The contract will average 5 euros ($6.49) a metric ton through December, Matthew Gray, a London-based carbon analyst, wrote in an e-mailed research note today, lowering its estimate from 5.75 euros. The permits will trade at 6.50 euros a ton by expiry at the end of this year, he said, cutting a previous forecast of 8 euros.
EU permits for December fell 2.2 percent to 4.79 euros at 2:43 p.m. on London’s ICE Futures Europe exchange. They dropped to a record 2.81 euros Jan. 24.
The European Parliament’s environment committee last month approved a plan from the bloc’s regulator to withhold 900 million tons of allowances over the next three years and redistribute them in 2019-2020. The panel rejected a bid to negotiate the proposal in a fast-track procedure, which may delay the approval of the so-called backloading plan by two months.
“We are still confident that Germany will vote in favor of backloading,” Matthew Gray, a carbon analyst at Jefferies, said in an e-mailed report today. “But due to their hegemonic status in Europe, German approval will likely be conditional. For this reason, EUA volume being delayed in 2013 seems unlikely.”
The surplus of permits in the EU emissions trading system in 2012 will rise nearly 70 percent from a year earlier to 1.6 billion tons, Gray said. That’s equivalent to 87 percent of the cap on emissions last year, according to data compiled by Bloomberg.

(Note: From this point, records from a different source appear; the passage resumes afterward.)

<file path="src/design/crs_pkg.sv">
/*
 Package for the core register set: register indexes, field positions,
 reset values and the carrier structs shared by the block and its users.
 Assumes a single core clock domain and an 8-bit register port.
*/
package crs_pkg;

   // ------------------------------------------------------------
   // Register indexes on the register port
   // ------------------------------------------------------------
   localparam logic [3:0] CRS_IDX_WORK      = 4'h0;
   localparam logic [3:0] CRS_IDX_AUX       = 4'h1;
   localparam logic [3:0] CRS_IDX_STATUS    = 4'h2;
   localparam logic [3:0] CRS_IDX_STACK     = 4'h3;
   localparam logic [3:0] CRS_IDX_DATA_POINTER_LOW  = 4'h4;
   localparam logic [3:0] CRS_IDX_DATA_POINTER_HIGH = 4'h5;
   localparam logic [3:0] CRS_IDX_PTR_CTRL  = 4'h6;
   localparam logic [3:0] CRS_IDX_ICNT_LOW  = 4'h7;
   localparam logic [3:0] CRS_IDX_ICNT_HIGH = 4'h8;

   // ------------------------------------------------------------
   // Field positions
   // ------------------------------------------------------------
   localparam int CRS_BIT_CARRY     = 7;
   localparam int CRS_BIT_HALF      = 6;
   localparam int CRS_BIT_USER0     = 5;
   localparam int CRS_BIT_BANK_HI   = 4;
   localparam int CRS_BIT_BANK_LO   = 3;
   localparam int CRS_BIT_EXCESS    = 2;
   localparam int CRS_BIT_USER1     = 1;
   localparam int CRS_BIT_PARITY    = 0;
   localparam int CRS_BIT_CODE_SEL  = 4;
   localparam int CRS_BIT_PTR_CHOICE = 0;

   // ------------------------------------------------------------
   // Reset values and masks
   // ------------------------------------------------------------
   localparam logic [15:0] CRS_ICNT_RESET    = 16'h0000;
   localparam logic [7:0]  CRS_STATUS_RESET  = 8'h00;
   localparam logic [7:0]  CRS_STACK_RESET   = 8'h07;
   localparam logic [15:0] CRS_DATA_POINTER_RESET    = 16'h0000;
   localparam logic [7:0]  CRS_CTRL_RESET    = 8'h00;
   localparam logic [7:0]  CRS_CTRL_WMASK    = 8'h11;
   localparam logic [7:0]  CRS_STATUS_WMASK  = 8'hfe;
   localparam logic [7:0]  CRS_WORD_RESET    = 8'h00;
   localparam logic [7:0]  CRS_BANK_SIZE     = 8'h08;

   // ALU flag update from the datapath
   typedef struct packed {
      logic       carry_we;
      logic       carry;
      logic       half_we;
      logic       half;
      logic       excess_we;
      logic       excess;
   } crs_flags_t;

   // Working and auxiliary register update from the datapath
   typedef struct packed {
      logic       work_we;
      logic [7:0] work;
      logic       aux_we;
      logic [7:0] aux;
   } crs_result_t;

endpackage

</file>
<file path="src/design/crs_core_regs.sv">
/*
 Core register set: instruction counter, working register, auxiliary
 register, ALU status word, stack pointer, two data pointers and the
 pointer control register. Assumes the execution datapath shares the core
 clock and drives one request kind per cycle; register port access from
 software is lower priority than datapath updates of the same register.
*/
// Functional notes
// RQ1: Instruction counter 16 bits, resets to zero.
// RQ2: Alternate vector option starts at configured address.
// RQ3: Working register feeds ALU, takes results.
// RQ4: Auxiliary register for multiply/divide, else general.
// RQ5: Status bit 7 is carry/borrow flag.
// RQ6: Status bit 6 is half-carry flag.
// RQ7: Status bits 4-3 choose the register bank.
// RQ8: Status bit 2 is overflow flag.
// RQ9: Status bit 0 read-only working parity.
// RQ10: Stack pointer 8 bits, resets to 07h.
// RQ11: Push return address low then high, upward.
// RQ12: Data pointer is high and low byte.
// RQ13: Two data pointers, bit 0 chooses one.
// RQ14: Control bit 4 steers code reads target.
// RQ15: Control bits 7-5, 3-1 read zero.
// RQ16: Software sets target bit before option reads.
// RQ17: Status bits 5,1 plain storage, reset zero.
// RQ18: Status write keeps parity following working register.
`timescale 1ns/1ps

module crs_core_regs (
   input  wire logic                 core_clk_in,
   input  wire logic                 nrst_in,
   // Start vector option
   input  wire logic                 alt_vector_en_in,
   input  wire logic [15:0]          alt_vector_addr_in,
   // Register port
   input  wire logic [3:0]           reg_addr_in,
   input  wire logic [7:0]           reg_wdata_in,
   input  wire logic                 reg_wr_in,
   input  wire logic                 reg_rd_in,
   output      logic [7:0]           reg_rdata_out,
   // Datapath updates
   input  wire crs_pkg::crs_flags_t  flags_in,
   input  wire crs_pkg::crs_result_t result_in,
   input  wire logic                 icnt_load_in,
   input  wire logic [15:0]          icnt_target_in,
   input  wire logic                 icnt_step_in,
   input  wire logic                 push_ret_in,
   input  wire logic                 data_pointer_load_in,
   input  wire logic [15:0]          data_pointer_value_in,
   // State views
   output      logic [15:0]          icnt_out,
   output      logic [7:0]           work_out,
   output      logic [7:0]           aux_out,
   output      logic [7:0]           status_out,
   output      logic [7:0]           stack_ptr_out,
   output      logic [15:0]          data_pointer_out,
   output      logic [7:0]           bank_base_out,
   output      logic                 code_sel_out,
   // Stack write strobe toward internal RAM
   output      logic                 stack_we_out,
   output      logic [7:0]           stack_addr_out,
   output      logic [7:0]           stack_data_out
);
   import crs_pkg::*;

   // ------------------------------------------------------------
   // State
   // ------------------------------------------------------------
   logic [15:0] icnt_q,   icnt_d;
   logic [7:0]  work_q,   work_d;
   logic [7:0]  aux_q,    aux_d;
   logic [7:0]  stat_q,   stat_d;
   logic [7:0]  sp_q,     sp_d;
   logic [15:0] dp0_q,    dp0_d;
   logic [15:0] dp1_q,    dp1_d;
   logic [7:0]  ctrl_q,   ctrl_d;
   logic        push_hi_q, push_hi_d;
   logic        start_q,  start_d;
   logic        swe_q,    swe_d;
   logic [7:0]  sadr_q,   sadr_d;
   logic [7:0]  sdat_q,   sdat_d;
   logic [7:0]  rdata_q,  rdata_d;
   logic        parity;
   logic [15:0] dp_sel;
   logic        wr_at;

   // Parity is combinational so it never lags the working register
   assign parity = ^work_q; // [RQ9]
   assign dp_sel = ctrl_q[CRS_BIT_PTR_CHOICE] ? dp1_q : dp0_q; // [RQ13]

   // ------------------------------------------------------------
   // Next-state logic
   // ------------------------------------------------------------
   always_comb begin
      icnt_d    = icnt_q;
      work_d    = work_q;
      aux_d     = aux_q;
      stat_d    = stat_q;
      sp_d      = sp_q;
      dp0_d     = dp0_q;
      dp1_d     = dp1_q;
      ctrl_d    = ctrl_q;
      push_hi_d = 1'b0;
      start_d   = 1'b0;
      swe_d     = 1'b0;
      sadr_d    = sadr_q;
      sdat_d    = sdat_q;
      rdata_d   = 8'h00;
      wr_at     = reg_wr_in;

      // Software writes first; datapath updates below override them
      if (wr_at) begin
         unique case (reg_addr_in)
            CRS_IDX_WORK:      work_d = reg_wdata_in; // [RQ3]
            CRS_IDX_AUX:       aux_d  = reg_wdata_in; // [RQ4]
            CRS_IDX_STATUS:    stat_d = reg_wdata_in & CRS_STATUS_WMASK; // [RQ17] [RQ18]
            CRS_IDX_STACK:     sp_d   = reg_wdata_in;
            CRS_IDX_DATA_POINTER_LOW: begin
               if (ctrl_q[CRS_BIT_PTR_CHOICE]) dp1_d[7:0] = reg_wdata_in; // [RQ12]
               else dp0_d[7:0] = reg_wdata_in;
            end
            CRS_IDX_DATA_POINTER_HIGH: begin
               if (ctrl_q[CRS_BIT_PTR_CHOICE]) dp1_d[15:8] = reg_wdata_in; // [RQ12]
               else dp0_d[15:8] = reg_wdata_in;
            end
            CRS_IDX_PTR_CTRL:  ctrl_d = reg_wdata_in & CRS_CTRL_WMASK; // [RQ15] [RQ14]
            default: ;
         endcase
      end

      // Datapath result and flag updates
      if (result_in.work_we) work_d = result_in.work; // [RQ3]
      if (result_in.aux_we)  aux_d  = result_in.aux;  // [RQ4]
      if (flags_in.carry_we)  stat_d[CRS_BIT_CARRY]  = flags_in.carry;  // [RQ5]
      if (flags_in.half_we)   stat_d[CRS_BIT_HALF]   = flags_in.half;   // [RQ6]
      if (flags_in.excess_we) stat_d[CRS_BIT_EXCESS] = flags_in.excess; // [RQ8]
      stat_d[CRS_BIT_PARITY] = 1'b0; // Stored bit unused, parity read live
      if (data_pointer_load_in) begin
         if (ctrl_q[CRS_BIT_PTR_CHOICE]) dp1_d = data_pointer_value_in; // [RQ13]
         else dp0_d = data_pointer_value_in;
      end

      // Instruction counter: first cycle after reset picks the vector
      if (!start_q) begin
         start_d = 1'b1;
         icnt_d  = alt_vector_en_in ? alt_vector_addr_in : CRS_ICNT_RESET; // [RQ2]
      end else begin
         start_d = 1'b1;
         if (icnt_load_in) icnt_d = icnt_target_in;
         else if (icnt_step_in) icnt_d = icnt_q + 16'h0001;
      end

      // Two-cycle push: low byte then high byte, pointer rising each time
      if (push_hi_q) begin
         sp_d   = sp_q + 8'h01; // [RQ11]
         sadr_d = sp_q + 8'h01;
         sdat_d = icnt_q[15:8];
         swe_d  = 1'b1;
      end else if (push_ret_in) begin
         sp_d      = sp_q + 8'h01; // [RQ11]
         sadr_d    = sp_q + 8'h01;
         sdat_d    = icnt_q[7:0];
         swe_d     = 1'b1;
         push_hi_d = 1'b1;
      end

      // Read data stands one cycle after the strobe
      if (reg_rd_in) begin
         unique case (reg_addr_in)
            CRS_IDX_WORK:      rdata_d = work_q;
            CRS_IDX_AUX:       rdata_d = aux_q;
            CRS_IDX_STATUS:    rdata_d = {stat_q[7:1], parity}; // [RQ9]
            CRS_IDX_STACK:     rdata_d = sp_q;
            CRS_IDX_DATA_POINTER_LOW:  rdata_d = dp_sel[7:0];
            CRS_IDX_DATA_POINTER_HIGH: rdata_d = dp_sel[15:8];
            CRS_IDX_PTR_CTRL:  rdata_d = ctrl_q & CRS_CTRL_WMASK; // [RQ15]
            CRS_IDX_ICNT_LOW:  rdata_d = icnt_q[7:0];
            CRS_IDX_ICNT_HIGH: rdata_d = icnt_q[15:8];
            default:           rdata_d = 8'h00;
         endcase
      end
   end

   // ------------------------------------------------------------
   // Registers
   // ------------------------------------------------------------
   always_ff @(posedge core_clk_in or negedge nrst_in) begin
      if (!nrst_in) begin
         icnt_q    <= CRS_ICNT_RESET; // [RQ1]
         work_q    <= CRS_WORD_RESET;
         aux_q     <= CRS_WORD_RESET;
         stat_q    <= CRS_STATUS_RESET; // [RQ17]
         sp_q      <= CRS_STACK_RESET; // [RQ10]
         dp0_q     <= CRS_DATA_POINTER_RESET;
         dp1_q     <= CRS_DATA_POINTER_RESET;
         ctrl_q    <= CRS_CTRL_RESET;
         push_hi_q <= 1'b0;
         start_q   <= 1'b0;
         swe_q     <= 1'b0;
         sadr_q    <= 8'h00;
         sdat_q    <= 8'h00;
         rdata_q   <= 8'h00;
      end else begin
         icnt_q    <= icnt_d;
         work_q    <= work_d;
         aux_q     <= aux_d;
         stat_q    <= stat_d;
         sp_q      <= sp_d;
         dp0_q     <= dp0_d;
         dp1_q     <= dp1_d;
         ctrl_q    <= ctrl_d;
         push_hi_q <= push_hi_d;
         start_q   <= start_d;
         swe_q     <= swe_d;
         sadr_q    <= sadr_d;
         sdat_q    <= sdat_d;
         rdata_q   <= rdata_d;
      end
   end

   // ------------------------------------------------------------
   // Outputs
   // ------------------------------------------------------------
   assign reg_rdata_out  = rdata_q;
   assign icnt_out       = icnt_q;
   assign work_out       = work_q;
   assign aux_out        = aux_q;
   assign status_out     = {stat_q[7:1], parity};
   assign stack_ptr_out  = sp_q;
   assign data_pointer_out       = dp_sel;
   // Bank base is bank number times eight
   assign bank_base_out  = {3'b000, stat_q[CRS_BIT_BANK_HI:CRS_BIT_BANK_LO], 3'b000}; // [RQ7]
   assign code_sel_out   = ctrl_q[CRS_BIT_CODE_SEL]; // [RQ14] [RQ16]
   assign stack_we_out   = swe_q;
   assign stack_addr_out = sadr_q;
   assign stack_data_out = sdat_q;

   // ------------------------------------------------------------
   // Assertions
   // ------------------------------------------------------------
   property p_parity;
      @(posedge core_clk_in) disable iff (!nrst_in)
         result_in.work_we |=> status_out[CRS_BIT_PARITY] == ^$past(result_in.work);
   endproperty
   a_parity: assert property (p_parity) else $error("parity wrong"); // [RQ9]

   property p_ctrl_zero;
      @(posedge core_clk_in) disable iff (!nrst_in) (ctrl_q & ~CRS_CTRL_WMASK) == 8'h00;
   endproperty
   a_ctrl_zero: assert property (p_ctrl_zero) else $error("control reserved set"); // [RQ15]

   property p_push;
      @(posedge core_clk_in) disable iff (!nrst_in)
         (push_ret_in && !push_hi_q) |=> stack_we_out && stack_addr_out == $past(sp_q) + 8'h01
            ##1 stack_we_out && stack_addr_out == $past(sp_q, 2) + 8'h02;
   endproperty
   a_push: assert property (p_push) else $error("push order wrong"); // [RQ11]

   property p_carry;
      @(posedge core_clk_in) disable iff (!nrst_in) flags_in.carry_we |=> status_out[7] == $past(flags_in.carry);
   endproperty
   a_carry: assert property (p_carry) else $error("carry not taken"); // [RQ5]

   property p_half;
      @(posedge core_clk_in) disable iff (!nrst_in) flags_in.half_we |=> status_out[6] == $past(flags_in.half);
   endproperty
   a_half: assert property (p_half) else $error("half carry not taken"); // [RQ6]

   property p_excess;
      @(posedge core_clk_in) disable iff (!nrst_in) flags_in.excess_we |=> status_out[2] == $past(flags_in.excess);
   endproperty
   a_excess: assert property (p_excess) else $error("overflow not taken"); // [RQ8]

   property p_start;
      @(posedge core_clk_in) disable iff (!nrst_in)
         !start_q |=> icnt_out == ($past(alt_vector_en_in) ? $past(alt_vector_addr_in) : 16'h0000);
   endproperty
   a_start: assert property (p_start) else $error("start vector wrong"); // [RQ1] [RQ2]

   property p_bank;
      @(posedge core_clk_in) disable iff (!nrst_in) (reg_wr_in && reg_addr_in == CRS_IDX_STATUS)
         |=> bank_base_out == {3'b000, $past(reg_wdata_in[CRS_BIT_BANK_HI:CRS_BIT_BANK_LO]), 3'b000};
   endproperty
   a_bank: assert property (p_bank) else $error("bank base wrong"); // [RQ7]

   // Counter moves only after the vector cycle; a load beats a step
   property p_icnt_step;
      @(posedge core_clk_in) disable iff (!nrst_in)
         (start_q && icnt_step_in && !icnt_load_in) |=> icnt_out == $past(icnt_out) + 16'h0001;
   endproperty
   a_icnt_step: assert property (p_icnt_step) else $error("counter step wrong"); // [RQ1]

   property p_icnt_load;
      @(posedge core_clk_in) disable iff (!nrst_in)
         (start_q && icnt_load_in) |=> icnt_out == $past(icnt_target_in);
   endproperty
   a_icnt_load: assert property (p_icnt_load) else $error("counter load wrong"); // [RQ1]

   property p_ctrl_write;
      @(posedge core_clk_in) disable iff (!nrst_in) (reg_wr_in && reg_addr_in == CRS_IDX_PTR_CTRL)
         |=> code_sel_out == $past(reg_wdata_in[CRS_BIT_CODE_SEL]);
   endproperty
   a_ctrl_write: assert property (p_ctrl_write) else $error("code read target not taken"); // [RQ14]

   property p_data_pointer_load;
      @(posedge core_clk_in) disable iff (!nrst_in)
         (data_pointer_load_in && !(reg_wr_in && reg_addr_in == CRS_IDX_PTR_CTRL)) |=> data_pointer_out == $past(data_pointer_value_in);
   endproperty
   a_data_pointer_load: assert property (p_data_pointer_load) else $error("pointer load wrong"); // [RQ13]

   // Checked at the first edge after release, before any request lands
   property p_reset_vals;
      @(posedge core_clk_in) $rose(nrst_in) |->
         icnt_out == CRS_ICNT_RESET && stack_ptr_out == CRS_STACK_RESET && status_out == CRS_STATUS_RESET;
   endproperty
   a_reset_vals: assert property (p_reset_vals) else $error("reset values wrong"); // [RQ1] [RQ10] [RQ17]

endmodule

</file>
<file path="config.mk">
export PLATFORM = sky130hd
export DESIGN_NAME = crs_core_regs
export DESIGN_NICKNAME = d
export VERILOG_FILES = /design/src/design/crs_pkg.sv /design/src/design/crs_core_regs.sv
export SDC_FILE = /design/constraint.sdc
export NUM_CORES = 1
export LEC_CHECK = 0
export ABC_AREA = 0
export BUFFER_PORTS_ARGS = -buffer_cell sky130_fd_sc_hd__buf_2
export CORE_MARGIN = 2
export CORE_UTILIZATION = 47
export CTS_CLUSTER_SIZE = 14
export DETAILED_ROUTE_END_ITERATION = 10
export GPL_TIMING_DRIVEN = 0
export PLACE_DENSITY_LB_ADDON = 0.3
export SETUP_SLACK_MARGIN = 0.05
export SYNTH_ARGS = -nofsm -noshare
export SYNTH_HDL_FRONTEND = slang
export SYNTH_SLANG_ARGS = --single-unit
export TNS_END_PERCENT = 50
</file>
<file path="constraint.sdc">
create_clock -name core_clk_in -period 1.7 [get_ports core_clk_in]
set_input_delay 0.17 -clock core_clk_in [delete_from_list [all_inputs] [get_ports core_clk_in]]
set_output_delay 0.17 -clock core_clk_in [all_outputs]
set_load 0.01 [all_outputs]
</file>
==> metrics.txt <==
worst vdd ir=roughly 0.56 mV; Distinct cells, synth=just under 70; core area=approximately 13000 sq um; drt total wl=between 20 and 25 mm; register area share after synthesis=0.432; CTS tree=yes; CP Class=reg -> out; Rows=42; Cells after Synth=approximately 670; drt drc=0; final hold violation count=0; via count=around 6000; clock-pin slew on the worst setup and hold paths=roughly 0.070 ns; max cap viols=0; Worst path depth=4; reg-to-reg startpoint=ctrl_q[0]$_DFFE_PN0P_; Mapped Avg Cell Area=between 9 and 10 sq um; clock buffer count from CTS=9; Final Max Slew Viols=0; Max FO, Critical Path=9; Crit path max-delay family=flip-flops; global routing usage on met1=0.396; Worst Setup Slack, final=-0.0144 ns; initial drt markers=624; area grow syn2layout=33.8%; largest net degree at the start of global routing=59; Core Util, Final=0.638; first-pass GRT wire length=between 30 and 40 mm; starting density of the core=0.477; Post-DP HPWL=between 10 and 15 mm; critical path arrival=1.54 ns; RSZ-0062 raised after global routing=true; vias in the first global route=about 5700; CP startpoint kind=register; Synth Warn #=0; Static Leak=between 4 and 5 nW; Worst Hold Class=in -> reg; Synth async-reset ratio=1.00; FF+latch count, synth=108; Power, Total=between 8 and 9 mW; Post-synth EDFFs=0; Crit Reg-Reg Endpoint=reg_rdata_out[0]$_DFF_PN0_; reg-to-reg slack, setup=0 ns; Final #Nets=991; worst stage delay on the critical path=~0.43 ns; die width=~120 um; P per Cell Area=between 1000 and 1500 nW/um^2; layout cells sized above 1=0.392; Fill cells=~1100; Setup crit start=ctrl_q[0]$_DFFE_PN0P_; hold path start=flags_in[1]; Hold Path Stages=2; Setup WS pre-CTS=-0.332 ns; clock skew=0.00698 ns; H-tree depth=3; R2R cell count=5; WP data required=1.53 ns; final instance area=approximately 8400 sq um; Die ar.=about 14000 sq um; CTS Root Cell=clkbuf_16; initial antenna violation count=2; met2 Use GR=0.434; GR Util All Layers=0.289; setup TNS=-0.0597 ns; clk sinks=around 110; Worst-Skew Late Latency=0.36 ns; Critical Path End Type=output port; Post-DP Area=approximately 7400 sq um; failing checks=setup timing; antenna viol nets, final=0; crit-path cells=buf_8 -> buf_12 -> mux2_4 -> buf_6; run status=complete, but fails checks; global route total overflow=0; Slew headroom=0.547; Final Cycle Share=1.01; hold path endpoint=stat_q[2]$_DFFE_PN0P_; Buffers on Ports=173; met3 usage=0.0580; final setup violation count=8; Main synth FF type=dfrtp_1; routability cong.=between 1 and 1.5; post-detailed-route wirelength per cell=between 15 and 20 um; number of I/O pins=191; worst slew pin tran=roughly 0.68 ns; die extent in y=between 100 and 150 um; Max Freq=around 580 MHz; DR vias/cell=~5.7; maximum clock insertion buffer count=2; Min Clock Period, post-route=~1.7 ns; grt peak-use layer=met2; mapped cell area=between 6000 and 7000 sq um; Bufs and invs on worst path=3; CP max stage cell=dfrtp_2; DR pass1 iterations=7
-- flip-flops by register name, summed over array words and instances, names as in the netlist --
name            cells
icnt_out           16
reg_rdata_out       8
stat_q              7
stack_addr_out      8
work_out            8
dp0_q              16
push_hi_q           1
dp1_q              16
start_q             1
stack_data_out      8
stack_we_out        1
aux_out             8
stack_ptr_out       8
ctrl_q              2
-- kinds of logic after synthesis --
group	count (synthesis)	synth area share
fa+ha+maj	2	0.00399
compound gates	169	0.164
xor+xnor	17	0.0238
simple gates	211	0.163
flops	108	0.432
mux	95	0.157
buf+inv	64	0.0553
other cells	2	0.00120
-- layer usage --
| metal | up-vias | wire length (um) | part of all wire |
|---|---|---|---|
| met3 | 62 | 1610 | 0.077 |
| met1 | 2915 | 8830 | 0.42 |
| li1 | 2848 | - | - |
| met5 | - | 0 | 0 |
| met2 | 334 | 9560 | 0.46 |
| met4 | 0 | 823 | 0.040 |
-- layout by cell type, fill, tap and decap left out, types with 12 or more instances in the layout --
cell type / count
buf_2: 173
dfrtp_1: 92
o21ai_0: 75
mux2i_1: 70
mux2_2: 15
dfrtp_2: 13
buf_4: 50
a21oi_1: 24
nand2_1: 102
o21ai_1: 12
nor2_1: 27
nand3_1: 15
buf_6: 16
clkbuf_1: 14
-- cells in the mapped netlist, types with 5 or more instances --
cell type / number / area, sq um
nor2_1: 31 / 116
and3_1: 7 / 43.8
inv_1: 5 / 18.8
nand4_1: 6 / 37.5
buf_4: 13 / 97.6
nor2b_1: 9 / 56.3
clkbuf_1: 23 / 86.3
mux2_2: 25 / 282
a21oi_1: 25 / 125
o21ai_0: 77 / 385
nor3_1: 8 / 40.0
dfrtp_1: 105 / 2630
o21ai_1: 11 / 55.1
and2_1: 5 / 31.3
nand2_1: 102 / 383
mux2i_1: 70 / 701
a31oi_1: 6 / 37.5
a22oi_1: 11 / 82.6
nand3_1: 17 / 85.1
buf_2: 15 / 75.1
xnor2_1: 13 / 114
a221oi_1: 5 / 43.8
-- worst max-delay path by stage --
stage	slack (ns)	endpoint
5_1_grt	-0.11	status_out[0]
4_1_cts	-0.02	data_pointer_out[13]
3_3_place_gp	-0.81	stat_q[6]$_DFFE_PN0P_
3_5_place_dp	-0.33	reg_rdata_out[5]$_DFF_PN0_
2_1_floorplan	0.04	icnt_out[15]$_DFFE_PN0P_
6_report	-0.01	data_pointer_out[13]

Factories and power stations within the EU emissions-trading system emitted 1.88 billion tons of carbon last year, up 0.6 percent from 2011, Gray said in the research note. Bloomberg New Energy Finance predicts 2012 emissions of 1.96 billion tons. Preliminary data will be published in April.
The increase is because it’s more profitable to burn coal than gas in power stations, according to Gray. The year-ahead clean-dark spread, a measure of the profit from burning coal to generate electricity, was at 7.58 euros a megawatt-hour today, while the equivalent measure for gas was minus 14.4 euros, according to data compiled by Bloomberg.